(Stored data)
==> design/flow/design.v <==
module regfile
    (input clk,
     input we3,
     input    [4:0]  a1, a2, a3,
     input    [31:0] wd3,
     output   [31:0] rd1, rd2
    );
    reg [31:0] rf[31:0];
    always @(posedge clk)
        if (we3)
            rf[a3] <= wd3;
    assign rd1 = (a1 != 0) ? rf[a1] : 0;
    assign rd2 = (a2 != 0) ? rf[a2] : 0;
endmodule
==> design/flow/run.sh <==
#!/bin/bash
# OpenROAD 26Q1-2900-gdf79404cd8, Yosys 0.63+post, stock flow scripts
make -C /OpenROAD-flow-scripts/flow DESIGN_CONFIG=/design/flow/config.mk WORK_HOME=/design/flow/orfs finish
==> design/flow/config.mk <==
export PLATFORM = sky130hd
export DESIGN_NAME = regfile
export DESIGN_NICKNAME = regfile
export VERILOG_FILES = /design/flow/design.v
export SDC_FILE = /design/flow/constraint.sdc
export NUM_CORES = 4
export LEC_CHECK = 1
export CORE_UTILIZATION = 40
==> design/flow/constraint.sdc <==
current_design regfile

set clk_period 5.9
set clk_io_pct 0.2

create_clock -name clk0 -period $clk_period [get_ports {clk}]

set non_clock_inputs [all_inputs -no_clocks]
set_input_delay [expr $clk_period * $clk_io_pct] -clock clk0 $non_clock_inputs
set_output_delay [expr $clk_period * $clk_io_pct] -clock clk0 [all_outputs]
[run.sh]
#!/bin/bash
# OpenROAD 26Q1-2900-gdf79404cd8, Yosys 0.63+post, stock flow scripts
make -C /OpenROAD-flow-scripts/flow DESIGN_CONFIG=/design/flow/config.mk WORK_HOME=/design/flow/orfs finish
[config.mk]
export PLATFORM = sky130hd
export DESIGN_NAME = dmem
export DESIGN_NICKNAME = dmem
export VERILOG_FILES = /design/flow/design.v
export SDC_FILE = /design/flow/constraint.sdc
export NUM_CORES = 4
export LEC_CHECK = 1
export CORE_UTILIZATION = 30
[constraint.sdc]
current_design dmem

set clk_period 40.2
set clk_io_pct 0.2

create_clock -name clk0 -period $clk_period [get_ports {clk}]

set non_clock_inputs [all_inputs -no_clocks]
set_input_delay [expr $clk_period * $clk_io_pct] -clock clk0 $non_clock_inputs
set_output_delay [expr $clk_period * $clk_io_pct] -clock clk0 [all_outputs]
* * *
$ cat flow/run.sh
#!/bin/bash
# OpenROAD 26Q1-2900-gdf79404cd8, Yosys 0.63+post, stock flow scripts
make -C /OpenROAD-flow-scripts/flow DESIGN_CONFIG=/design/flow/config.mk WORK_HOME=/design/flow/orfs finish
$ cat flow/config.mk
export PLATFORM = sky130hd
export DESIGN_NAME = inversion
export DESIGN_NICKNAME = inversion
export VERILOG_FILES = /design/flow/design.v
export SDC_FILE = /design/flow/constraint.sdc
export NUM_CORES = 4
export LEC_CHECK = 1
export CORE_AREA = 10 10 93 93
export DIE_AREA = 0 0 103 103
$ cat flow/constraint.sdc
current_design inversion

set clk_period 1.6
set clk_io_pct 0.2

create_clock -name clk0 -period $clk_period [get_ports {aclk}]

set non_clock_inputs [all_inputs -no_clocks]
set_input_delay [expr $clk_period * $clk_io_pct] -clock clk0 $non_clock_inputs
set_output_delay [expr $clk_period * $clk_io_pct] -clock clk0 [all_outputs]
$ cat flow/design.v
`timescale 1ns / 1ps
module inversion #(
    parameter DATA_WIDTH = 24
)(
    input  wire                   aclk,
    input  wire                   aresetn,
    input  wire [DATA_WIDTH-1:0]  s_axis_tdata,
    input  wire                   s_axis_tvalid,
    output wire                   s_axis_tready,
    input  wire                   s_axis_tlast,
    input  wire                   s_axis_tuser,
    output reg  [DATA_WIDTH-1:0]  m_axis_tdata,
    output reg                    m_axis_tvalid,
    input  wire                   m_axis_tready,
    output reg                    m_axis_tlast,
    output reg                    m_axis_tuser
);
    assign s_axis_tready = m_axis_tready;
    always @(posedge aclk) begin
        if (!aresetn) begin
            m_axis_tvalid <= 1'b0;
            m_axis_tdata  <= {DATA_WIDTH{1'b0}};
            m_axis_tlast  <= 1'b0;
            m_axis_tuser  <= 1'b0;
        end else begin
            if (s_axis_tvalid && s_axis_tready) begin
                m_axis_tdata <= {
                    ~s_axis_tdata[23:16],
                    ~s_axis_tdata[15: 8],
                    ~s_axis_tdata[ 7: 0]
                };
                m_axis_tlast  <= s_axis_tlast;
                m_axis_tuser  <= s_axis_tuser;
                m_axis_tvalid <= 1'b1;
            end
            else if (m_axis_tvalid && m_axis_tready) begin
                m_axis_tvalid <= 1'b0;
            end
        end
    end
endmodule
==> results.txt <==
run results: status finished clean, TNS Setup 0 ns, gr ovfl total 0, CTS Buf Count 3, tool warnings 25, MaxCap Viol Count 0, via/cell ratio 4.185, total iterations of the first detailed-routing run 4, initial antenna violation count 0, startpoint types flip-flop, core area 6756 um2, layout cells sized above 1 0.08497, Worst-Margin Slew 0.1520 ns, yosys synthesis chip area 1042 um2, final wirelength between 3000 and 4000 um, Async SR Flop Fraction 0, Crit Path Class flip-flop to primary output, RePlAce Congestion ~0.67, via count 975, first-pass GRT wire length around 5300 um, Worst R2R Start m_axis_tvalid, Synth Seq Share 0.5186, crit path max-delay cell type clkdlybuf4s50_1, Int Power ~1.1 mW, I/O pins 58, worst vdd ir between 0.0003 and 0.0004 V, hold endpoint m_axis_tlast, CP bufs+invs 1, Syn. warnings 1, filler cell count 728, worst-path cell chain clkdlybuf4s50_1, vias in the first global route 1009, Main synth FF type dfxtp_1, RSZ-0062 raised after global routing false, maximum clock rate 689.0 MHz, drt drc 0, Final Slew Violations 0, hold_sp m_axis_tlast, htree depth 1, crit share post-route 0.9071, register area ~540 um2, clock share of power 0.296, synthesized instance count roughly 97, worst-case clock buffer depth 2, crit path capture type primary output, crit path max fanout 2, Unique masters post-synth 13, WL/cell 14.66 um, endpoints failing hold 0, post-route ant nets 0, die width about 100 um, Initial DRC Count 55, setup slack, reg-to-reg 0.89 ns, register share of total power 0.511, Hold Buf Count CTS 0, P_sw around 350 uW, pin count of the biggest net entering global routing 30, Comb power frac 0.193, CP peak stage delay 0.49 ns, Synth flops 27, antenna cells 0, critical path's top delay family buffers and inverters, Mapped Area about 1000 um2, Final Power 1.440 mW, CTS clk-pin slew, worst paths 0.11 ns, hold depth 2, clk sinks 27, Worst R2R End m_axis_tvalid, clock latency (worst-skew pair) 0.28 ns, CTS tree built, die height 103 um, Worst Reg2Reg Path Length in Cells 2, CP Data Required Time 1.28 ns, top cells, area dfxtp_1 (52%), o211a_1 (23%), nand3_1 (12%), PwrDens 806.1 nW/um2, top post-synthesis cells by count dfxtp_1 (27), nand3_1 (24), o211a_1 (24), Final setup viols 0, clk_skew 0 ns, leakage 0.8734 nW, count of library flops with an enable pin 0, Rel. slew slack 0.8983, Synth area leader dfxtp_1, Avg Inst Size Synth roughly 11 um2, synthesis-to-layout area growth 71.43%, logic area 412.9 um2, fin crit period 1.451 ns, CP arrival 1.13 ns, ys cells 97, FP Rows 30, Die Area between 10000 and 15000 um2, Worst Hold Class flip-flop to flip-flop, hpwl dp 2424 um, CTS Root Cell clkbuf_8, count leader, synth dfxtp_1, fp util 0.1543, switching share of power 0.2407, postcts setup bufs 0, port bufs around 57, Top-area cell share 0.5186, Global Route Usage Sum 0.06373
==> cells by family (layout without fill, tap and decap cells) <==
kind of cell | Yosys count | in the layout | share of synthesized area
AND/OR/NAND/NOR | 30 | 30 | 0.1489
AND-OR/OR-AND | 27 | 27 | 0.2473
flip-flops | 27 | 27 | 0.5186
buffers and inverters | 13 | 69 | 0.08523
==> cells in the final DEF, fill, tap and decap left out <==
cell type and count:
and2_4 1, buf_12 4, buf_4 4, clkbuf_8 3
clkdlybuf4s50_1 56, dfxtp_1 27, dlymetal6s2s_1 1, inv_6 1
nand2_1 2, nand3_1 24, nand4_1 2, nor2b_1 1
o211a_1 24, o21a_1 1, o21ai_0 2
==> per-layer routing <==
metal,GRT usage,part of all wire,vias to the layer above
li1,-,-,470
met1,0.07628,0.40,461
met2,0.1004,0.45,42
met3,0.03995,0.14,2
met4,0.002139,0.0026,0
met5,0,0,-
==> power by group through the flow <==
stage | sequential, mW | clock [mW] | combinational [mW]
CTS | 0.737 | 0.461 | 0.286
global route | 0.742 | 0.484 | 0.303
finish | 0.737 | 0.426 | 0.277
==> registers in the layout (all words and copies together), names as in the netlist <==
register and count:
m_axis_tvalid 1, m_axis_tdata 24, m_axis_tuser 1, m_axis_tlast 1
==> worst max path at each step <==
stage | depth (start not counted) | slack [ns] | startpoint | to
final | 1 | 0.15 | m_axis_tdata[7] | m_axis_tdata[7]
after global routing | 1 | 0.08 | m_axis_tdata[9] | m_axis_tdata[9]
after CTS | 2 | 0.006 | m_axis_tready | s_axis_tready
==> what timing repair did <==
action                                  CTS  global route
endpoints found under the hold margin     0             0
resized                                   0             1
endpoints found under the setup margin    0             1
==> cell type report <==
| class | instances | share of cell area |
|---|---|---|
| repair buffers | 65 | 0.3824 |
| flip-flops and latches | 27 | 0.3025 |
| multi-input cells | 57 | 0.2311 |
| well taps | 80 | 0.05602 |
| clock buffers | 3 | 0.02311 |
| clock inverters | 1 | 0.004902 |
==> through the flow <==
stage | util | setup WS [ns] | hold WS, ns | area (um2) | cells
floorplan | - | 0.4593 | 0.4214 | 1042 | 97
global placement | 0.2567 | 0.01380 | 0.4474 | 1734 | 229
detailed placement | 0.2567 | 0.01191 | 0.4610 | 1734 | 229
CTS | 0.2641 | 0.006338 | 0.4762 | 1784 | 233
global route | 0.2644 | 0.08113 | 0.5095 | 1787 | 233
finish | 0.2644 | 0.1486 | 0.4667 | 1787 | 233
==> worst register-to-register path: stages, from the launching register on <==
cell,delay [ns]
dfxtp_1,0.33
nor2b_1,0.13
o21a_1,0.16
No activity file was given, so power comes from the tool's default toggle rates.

TO DO:
Your answer should consist of the lines from the line with "o21a_1,0.16" to the line with "No activity file" above, repeated exactly, both ends included.

EXERCISE RESPONSE:
o21a_1,0.16
No activity file was given, so power comes from the tool's default toggle rates.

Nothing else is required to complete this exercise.